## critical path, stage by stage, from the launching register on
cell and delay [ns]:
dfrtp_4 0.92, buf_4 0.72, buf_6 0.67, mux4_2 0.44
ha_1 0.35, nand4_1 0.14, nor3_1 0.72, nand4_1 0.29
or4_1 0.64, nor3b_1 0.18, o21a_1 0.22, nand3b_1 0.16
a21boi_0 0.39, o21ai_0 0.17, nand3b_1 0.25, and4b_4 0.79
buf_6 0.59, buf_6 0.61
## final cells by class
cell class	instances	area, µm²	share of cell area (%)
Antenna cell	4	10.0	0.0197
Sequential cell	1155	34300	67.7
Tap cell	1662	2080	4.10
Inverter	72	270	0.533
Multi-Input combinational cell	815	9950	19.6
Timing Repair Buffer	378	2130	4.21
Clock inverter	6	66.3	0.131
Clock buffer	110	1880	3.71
== == ==
WHAT IS REQUIRED:
What you write must be identical to the material above.

RESPONSE BELOW:
## critical path, stage by stage, from the launching register on
cell and delay [ns]:
dfrtp_4 0.92, buf_4 0.72, buf_6 0.67, mux4_2 0.44
ha_1 0.35, nand4_1 0.14, nor3_1 0.72, nand4_1 0.29
or4_1 0.64, nor3b_1 0.18, o21a_1 0.22, nand3b_1 0.16
a21boi_0 0.39, o21ai_0 0.17, nand3b_1 0.25, and4b_4 0.79
buf_6 0.59, buf_6 0.61
## final cells by class
cell class	instances	area, µm²	share of cell area (%)
Antenna cell	4	10.0	0.0197
Sequential cell	1155	34300	67.7
Tap cell	1662	2080	4.10
Inverter	72	270	0.533
Multi-Input combinational cell	815	9950	19.6
Timing Repair Buffer	378	2130	4.21
Clock inverter	6	66.3	0.131
Clock buffer	110	1880	3.71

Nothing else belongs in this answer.